長野県松本市を訪れたことがある方なら、一度はその名を目にしたことがあるはずです。豪快な見た目と香ばしい匂いで食欲をそそる、松本のソウルフード「松本山賊焼」。この愛すべき郷土料理に、新たな勲章が加わりました。2019年5月27日、日本記念日協会は、毎年3月9日を「松本山賊焼の日」として正式に登録・認定したのです。
この認定の裏には、地元飲食店の熱い想いと、少しクスッとしてしまうような言葉遊びが隠されています。日付の由来は、山賊の「さん(3)」と「ぞく(9)」という語呂合わせ。なんともシンプルで覚えやすい理由ですが、松本市内の飲食店や旅館でつくる「松本山賊焼応援団」が10年以上前から提唱し、地道に普及活動を続けてきた悲願が、ついに結実した瞬間と言えるでしょう。
「焼く」のに「揚げる」?山賊焼の不思議な魅力
ここで改めて、「山賊焼」という料理について解説しておきましょう。名前には「焼」と付いていますが、実はこれ、鶏の一枚肉(モモやムネ)を丸ごと油で揚げた料理なのです。すり下ろしたショウガやニンニクを効かせた醤油ベースのタレにじっくりと漬け込み、片栗粉をまぶしてカラリと揚げる。外はサクサク、中はジューシーな、いわば「特大の鶏唐揚げ」のような存在です。
なぜ揚げ物なのに「焼き」なのかには諸説ありますが、「山賊は物をとりあげる(鶏揚げる)」というダジャレから来ているという説が有名です。今回の「3月9日」という日付といい、松本の人々は言葉遊びとユーモアを愛する粋な気質を持っているのかもしれません。
SNSでの反響とコラムニストの視点
この記念日登録のニュースに対し、SNS上では早くも胃袋を刺激された人々からの反応が相次いでいます。「名前を聞いただけでビールが飲みたくなる」「3月9日は唐揚げじゃなくて山賊焼を食べなきゃ」「記念日認定おめでとう!次の旅行は松本で決まり」といった、祝福と食欲が入り混じったコメントが多く見受けられました。

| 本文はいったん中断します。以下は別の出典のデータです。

`config.mk`:
```
export PLATFORM = sky130hd
export DESIGN_NAME = startup_ctrl
export DESIGN_NICKNAME = d
export VERILOG_FILES = /design/src/common/startup_pkg.sv /design/src/hdl/startup_ctrl.sv
export SDC_FILE = /design/constraint.sdc
export NUM_CORES = 1
export LEC_CHECK = 0
export BUFFER_PORTS_ARGS = -buffer_cell sky130_fd_sc_hd__buf_2
export CAP_MARGIN = 20
export CORE_UTILIZATION = 47
export DETAILED_ROUTE_END_ITERATION = 6
export PLACE_DENSITY = 0.8
export SYNTH_ARGS = -nofsm -noshare
export SYNTH_HDL_FRONTEND = slang
export SYNTH_SLANG_ARGS = --single-unit
```
`constraint.sdc`:
```
create_clock -name sys_clk_i -period 2.8 [get_ports sys_clk_i]
set_clock_uncertainty 0.2 [all_clocks]
set_input_delay 0.42 -clock sys_clk_i [delete_from_list [all_inputs] [get_ports sys_clk_i]]
set_output_delay 0.42 -clock sys_clk_i [all_outputs]
set_load 0.02 [all_outputs]
```
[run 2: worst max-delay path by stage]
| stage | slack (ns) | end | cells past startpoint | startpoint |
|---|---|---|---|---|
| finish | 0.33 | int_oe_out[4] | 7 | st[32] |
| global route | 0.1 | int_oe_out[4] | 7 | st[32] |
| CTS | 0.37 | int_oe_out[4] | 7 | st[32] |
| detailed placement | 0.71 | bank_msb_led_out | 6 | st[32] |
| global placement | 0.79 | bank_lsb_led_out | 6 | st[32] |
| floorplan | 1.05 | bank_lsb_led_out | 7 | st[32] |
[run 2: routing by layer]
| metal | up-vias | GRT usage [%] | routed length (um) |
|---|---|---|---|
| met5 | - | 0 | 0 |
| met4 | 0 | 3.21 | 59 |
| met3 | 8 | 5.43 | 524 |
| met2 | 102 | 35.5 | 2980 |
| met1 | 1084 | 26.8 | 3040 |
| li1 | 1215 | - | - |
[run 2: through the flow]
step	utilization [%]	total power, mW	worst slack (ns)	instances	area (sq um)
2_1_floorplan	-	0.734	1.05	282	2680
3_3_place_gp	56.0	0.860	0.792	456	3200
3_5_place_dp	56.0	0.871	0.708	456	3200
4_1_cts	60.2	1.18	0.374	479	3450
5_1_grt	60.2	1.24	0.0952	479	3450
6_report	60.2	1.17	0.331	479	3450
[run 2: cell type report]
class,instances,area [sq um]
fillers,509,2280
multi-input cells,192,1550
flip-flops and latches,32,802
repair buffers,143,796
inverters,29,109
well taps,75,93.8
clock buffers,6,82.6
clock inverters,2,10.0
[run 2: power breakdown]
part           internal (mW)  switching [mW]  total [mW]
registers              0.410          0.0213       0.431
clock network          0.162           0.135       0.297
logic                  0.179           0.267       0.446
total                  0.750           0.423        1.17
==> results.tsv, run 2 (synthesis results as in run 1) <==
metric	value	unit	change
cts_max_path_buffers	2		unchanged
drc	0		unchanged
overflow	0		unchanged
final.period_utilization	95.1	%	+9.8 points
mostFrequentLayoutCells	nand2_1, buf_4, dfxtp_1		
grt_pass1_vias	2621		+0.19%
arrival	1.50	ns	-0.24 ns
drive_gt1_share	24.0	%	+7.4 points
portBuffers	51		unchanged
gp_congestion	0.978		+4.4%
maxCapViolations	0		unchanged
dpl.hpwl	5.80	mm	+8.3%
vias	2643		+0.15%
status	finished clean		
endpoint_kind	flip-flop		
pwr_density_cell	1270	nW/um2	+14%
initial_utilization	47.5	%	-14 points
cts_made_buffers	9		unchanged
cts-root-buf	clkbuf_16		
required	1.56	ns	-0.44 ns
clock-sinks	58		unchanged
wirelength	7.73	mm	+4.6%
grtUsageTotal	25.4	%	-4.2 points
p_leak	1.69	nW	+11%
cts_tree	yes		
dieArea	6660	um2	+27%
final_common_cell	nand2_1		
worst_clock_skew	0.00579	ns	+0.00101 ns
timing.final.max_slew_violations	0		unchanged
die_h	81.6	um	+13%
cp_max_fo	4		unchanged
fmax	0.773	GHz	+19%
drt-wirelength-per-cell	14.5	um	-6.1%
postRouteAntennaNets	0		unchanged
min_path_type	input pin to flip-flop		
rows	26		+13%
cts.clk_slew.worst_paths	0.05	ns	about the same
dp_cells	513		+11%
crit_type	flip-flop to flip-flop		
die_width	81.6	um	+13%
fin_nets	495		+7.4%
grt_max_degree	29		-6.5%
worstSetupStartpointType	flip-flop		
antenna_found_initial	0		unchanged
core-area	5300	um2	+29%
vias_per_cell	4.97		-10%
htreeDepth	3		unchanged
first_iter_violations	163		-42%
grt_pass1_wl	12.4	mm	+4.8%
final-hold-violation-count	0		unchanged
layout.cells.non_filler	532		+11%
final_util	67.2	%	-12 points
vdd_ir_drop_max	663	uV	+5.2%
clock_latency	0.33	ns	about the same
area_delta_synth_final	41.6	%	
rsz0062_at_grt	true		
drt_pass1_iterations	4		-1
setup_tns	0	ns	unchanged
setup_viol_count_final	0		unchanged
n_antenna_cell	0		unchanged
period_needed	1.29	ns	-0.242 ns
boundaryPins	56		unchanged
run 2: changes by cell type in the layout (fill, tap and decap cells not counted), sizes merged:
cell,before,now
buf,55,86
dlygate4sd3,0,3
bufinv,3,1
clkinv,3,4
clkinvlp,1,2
## src/hdl/pif_pkg.sv

```systemverilog
package pif_pkg;

    localparam int          PIF_REG_W      = 8;
    localparam int          PIF_APB_DW     = 32;
    localparam int          PIF_APB_AW     = 32;

    // Register indices; byte address is four times the index
    localparam logic [7:0]  PIF_FLAGS_IDX  = 8'h0d;
    localparam logic [7:0]  PIF_STATUS_IDX = 8'h0e;
    localparam logic [7:0]  PIF_MASK_IDX   = 8'h0f;

    // Field positions, shared by flags, status and mask
    localparam int          PIF_LOW_BIT    = 7;
    localparam int          PIF_COLL_BIT   = 3;
    localparam logic [7:0]  PIF_IMPL_MASK  =
        (8'h01 << PIF_LOW_BIT) | (8'h01 << PIF_COLL_BIT);

    // Reset values
    localparam logic [7:0]  PIF_FLAGS_RST  = 8'h00;
    localparam logic [7:0]  PIF_STATUS_RST = 8'h00;
    localparam logic [7:0]  PIF_MASK_RST   = 8'h00;

    typedef enum logic [1:0]
    {
        PIF_ST_IDLE = 2'b01,
        PIF_ST_ACK  = 2'b10
    } pif_state_t;

    typedef struct packed
    {
        logic                  psel;
        logic                  penable;
        logic                  pwrite;
        logic [PIF_APB_AW-1:0] paddr;
        logic [PIF_APB_DW-1:0] pwdata;
    } pif_apb_req_t;

    typedef struct packed
    {
        logic                  pready;
        logic                  pslverr;
        logic [PIF_APB_DW-1:0] prdata;
    } pif_apb_rsp_t;

    typedef struct packed
    {
        logic lowSupply;
        logic collision;
    } pif_events_t;

endpackage

```

## src/hdl/pif_irq_flags.sv

```systemverilog
// Contract
// Each flag is set by its event no matter how any enable is set.
// Software should clear a flag before enabling its interrupt.
// The low-supply flag at bit 7 sets on a low-supply event and holds.
// The collision flag at bit 3 sets on a bus collision and holds.
// Bits 6 to 4 and 2 to 0 read as zero and ignore writes.
// Flags reset to zero and a processor write stores the written value.
//
// Added by the designer: the APB register port.
`timescale 1ns/1ps
module pif_irq_flags
    import pif_pkg::*;
#(
    parameter int ADDR_W = 8
)
(
    input  wire logic         clk,
    input  wire logic         srst,
    input  wire pif_apb_req_t apbReq,
    output pif_apb_rsp_t      apbRsp,
    input  wire pif_events_t  events,
    output logic [7:0]        flagsOut,
    output logic              irq
);

    generate
        if (ADDR_W < 6 || ADDR_W > PIF_APB_AW)
        begin : g_bad_addr_w
            $error("ADDR_W must lie between 6 and 32");
        end
    endgenerate

    pif_state_t       state_reg;
    pif_apb_rsp_t     apbRsp_reg;
    logic             irq_reg;
    logic [7:0]       mask_reg;
    logic [7:0]       flagsQ;
    logic [7:0]       statusQ;
    logic [7:0]       eventVec;
    logic [7:0]       readData;
    logic [ADDR_W-3:0] wordAddr;
    logic             hitFlags;
    logic             hitStatus;
    logic             hitMask;
    logic             mapped;
    logic             accessReq;
    logic             commitWr;
    logic             wrFlags;
    logic             wrStatus;
    logic             wrMask;
    logic [7:0]       wrByte;

    // Address decode on the word index
    assign wordAddr  = apbReq.paddr[ADDR_W-1:2];
    assign hitFlags  = (wordAddr == (ADDR_W-2)'(PIF_FLAGS_IDX)) &&
                       (apbReq.paddr[1:0] == 2'h0);
    assign hitStatus = (wordAddr == (ADDR_W-2)'(PIF_STATUS_IDX)) &&
                       (apbReq.paddr[1:0] == 2'h0);
    assign hitMask   = (wordAddr == (ADDR_W-2)'(PIF_MASK_IDX)) &&
                       (apbReq.paddr[1:0] == 2'h0);
    assign mapped    = hitFlags | hitStatus | hitMask;

    assign accessReq = apbReq.psel && apbReq.penable;

    // Write lands on the edge where pready is sampled high
    assign commitWr  = (state_reg == PIF_ST_ACK) && accessReq &&
                       apbReq.pwrite;
    assign wrByte    = apbReq.pwdata[7:0] & PIF_IMPL_MASK;
    assign wrFlags   = commitWr && hitFlags;
    assign wrStatus  = commitWr && hitStatus;
    assign wrMask    = commitWr && hitMask;

    // Event vector in the shared bit layout
    always_comb
    begin
        eventVec               = 8'h00;
        eventVec[PIF_LOW_BIT]  = events.lowSupply;
        eventVec[PIF_COLL_BIT] = events.collision;
    end

    // Flag and status cells for implemented positions only
    genvar gi;
    generate
        for (gi = 0; gi < PIF_REG_W; gi++)
        begin : g_bits
            if (PIF_IMPL_MASK[gi])
            begin : g_impl
                // Set path ignores mask and any global enable
                pif_flag_cell
                #(
                    .W1C     (1'b0),
                    .RST_VAL (PIF_FLAGS_RST[gi])
                )
                u_flag
                (
                    .clk    (clk),
                    .srst   (srst),
                    .setEvt (eventVec[gi]),
                    .wrEn   (wrFlags),
                    .wrBit  (wrByte[gi]),
                    .flagQ  (flagsQ[gi])
                );

                pif_flag_cell
                #(
                    .W1C     (1'b1),
                    .RST_VAL (PIF_STATUS_RST[gi])
                )
                u_status
                (
                    .clk    (clk),
                    .srst   (srst),
                    .setEvt (eventVec[gi]),
                    .wrEn   (wrStatus),
                    .wrBit  (wrByte[gi]),
                    .flagQ  (statusQ[gi])
                );
            end
            else
            begin : g_unimpl
                assign flagsQ[gi]  = 1'b0;
                assign statusQ[gi] = 1'b0;
            end
        end
    endgenerate

    always_ff @(posedge clk)
    begin
        if (srst)
            mask_reg <= PIF_MASK_RST;
        else if (wrMask)
            mask_reg <= wrByte;
    end

    always_comb
    begin
        readData = 8'h00;
        if (hitFlags)
            readData = flagsQ;
        else if (hitStatus)
            readData = statusQ;
        else if (hitMask)
            readData = mask_reg;
    end

    // One wait cycle, then pready for one cycle
    always_ff @(posedge clk)
    begin
        if (srst)
            state_reg <= PIF_ST_IDLE;
        else
        begin
            case (state_reg)
                PIF_ST_IDLE:
                    if (accessReq)
                        state_reg <= PIF_ST_ACK;
                PIF_ST_ACK:
                    state_reg <= PIF_ST_IDLE;
                default:
                    state_reg <= PIF_ST_IDLE;
            endcase
        end
    end

    always_ff @(posedge clk)
    begin
        if (srst)
            apbRsp_reg <= '0;
        else if (state_reg == PIF_ST_IDLE && accessReq)
        begin
            apbRsp_reg.pready  <= 1'b1;
            apbRsp_reg.pslverr <= ~mapped;
            apbRsp_reg.prdata  <= apbReq.pwrite ? '0 :
                                  {24'h000000, readData};
        end
        else
            apbRsp_reg <= '0;
    end

    always_ff @(posedge clk)
    begin
        if (srst)
            irq_reg <= 1'b0;
        else
            irq_reg <= |(statusQ & mask_reg);
    end

    assign apbRsp   = apbRsp_reg;
    assign irq      = irq_reg;
    assign flagsOut = flagsQ;
endmodule // pif_irq_flags

```

## src/hdl/pif_flag_cell.sv

```systemverilog
`timescale 1ns/1ps
module pif_flag_cell
    import pif_pkg::*;
#(
    parameter bit W1C     = 1'b0,
    parameter bit RST_VAL = 1'b0
)
(
    input  wire logic clk,
    input  wire logic srst,
    input  wire logic setEvt,
    input  wire logic wrEn,
    input  wire logic wrBit,
    output logic      flagQ
);

    logic flag_reg;
    logic flag_next;

    // Hardware set always beats a software clear
    always_comb
    begin
        if (W1C)
            flag_next = setEvt | (flag_reg & ~(wrEn & wrBit));
        else
            flag_next = setEvt | (wrEn ? wrBit : flag_reg);
    end

    always_ff @(posedge clk)
    begin
        if (srst)
            flag_reg <= RST_VAL;
        else
            flag_reg <= flag_next;
    end

    assign flagQ = flag_reg;

endmodule // pif_flag_cell

```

私自身、この動きを非常にポジティブに捉えています。地方の食文化は、その土地へ足を運ぶための強力な動機付けになるからです。「松本山賊焼応援団」の方々も、「一人でも多くの人に知ってもらい、本場の松本に食べに来るきっかけになれば」と語っています。単なるグルメブームで終わらせず、地域全体の観光資源として育てようという気概を感じます。

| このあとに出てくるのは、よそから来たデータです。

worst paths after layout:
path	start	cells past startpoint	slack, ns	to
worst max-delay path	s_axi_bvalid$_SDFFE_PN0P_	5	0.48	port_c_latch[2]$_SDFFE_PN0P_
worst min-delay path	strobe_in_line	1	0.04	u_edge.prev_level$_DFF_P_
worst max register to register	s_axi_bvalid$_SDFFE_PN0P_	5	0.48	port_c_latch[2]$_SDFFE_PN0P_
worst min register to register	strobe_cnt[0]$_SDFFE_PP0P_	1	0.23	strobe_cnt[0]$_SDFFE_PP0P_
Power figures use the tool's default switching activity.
--- config.mk ---
export PLATFORM = sky130hd
export DESIGN_NAME = dqel_queue_status
export DESIGN_NICKNAME = d
export VERILOG_FILES = /design/src/dqel_pkg.sv /design/src/dqel_queue_status.sv
export VERILOG_INCLUDE_DIRS = /design/src
export SDC_FILE = /design/constraint.sdc
export NUM_CORES = 1
export LEC_CHECK = 0
export BUFFER_PORTS_ARGS = -buffer_cell sky130_fd_sc_hd__buf_2
export CORE_ASPECT_RATIO = 0.5
export CORE_MARGIN = 10
export CORE_UTILIZATION = 45
export DETAILED_ROUTE_END_ITERATION = 12
export GPL_TIMING_DRIVEN = 0
export SYNTH_ARGS = -nofsm -noshare
export SYNTH_HDL_FRONTEND = slang
export SYNTH_SLANG_ARGS = --single-unit
--- constraint.sdc ---
create_clock -name clock -period 7 [get_ports clock]
set_clock_uncertainty 0.2 [all_clocks]
set_input_delay 1.05 -clock clock [delete_from_list [all_inputs] [get_ports clock]]
set_output_delay 1.05 -clock clock [all_outputs]
set_load 0.05 [all_outputs]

次の3月9日はまだ少し先ですが、記念日が制定されたことで、これから一年を通じて様々なキャンペーンやPRが行われることでしょう。ニンニク醤油の香ばしい匂いに誘われて、国宝・松本城の城下町を散策する。そんな美味しい休日の過ごし方が、令和の時代の新しいスタンダードになるかもしれません。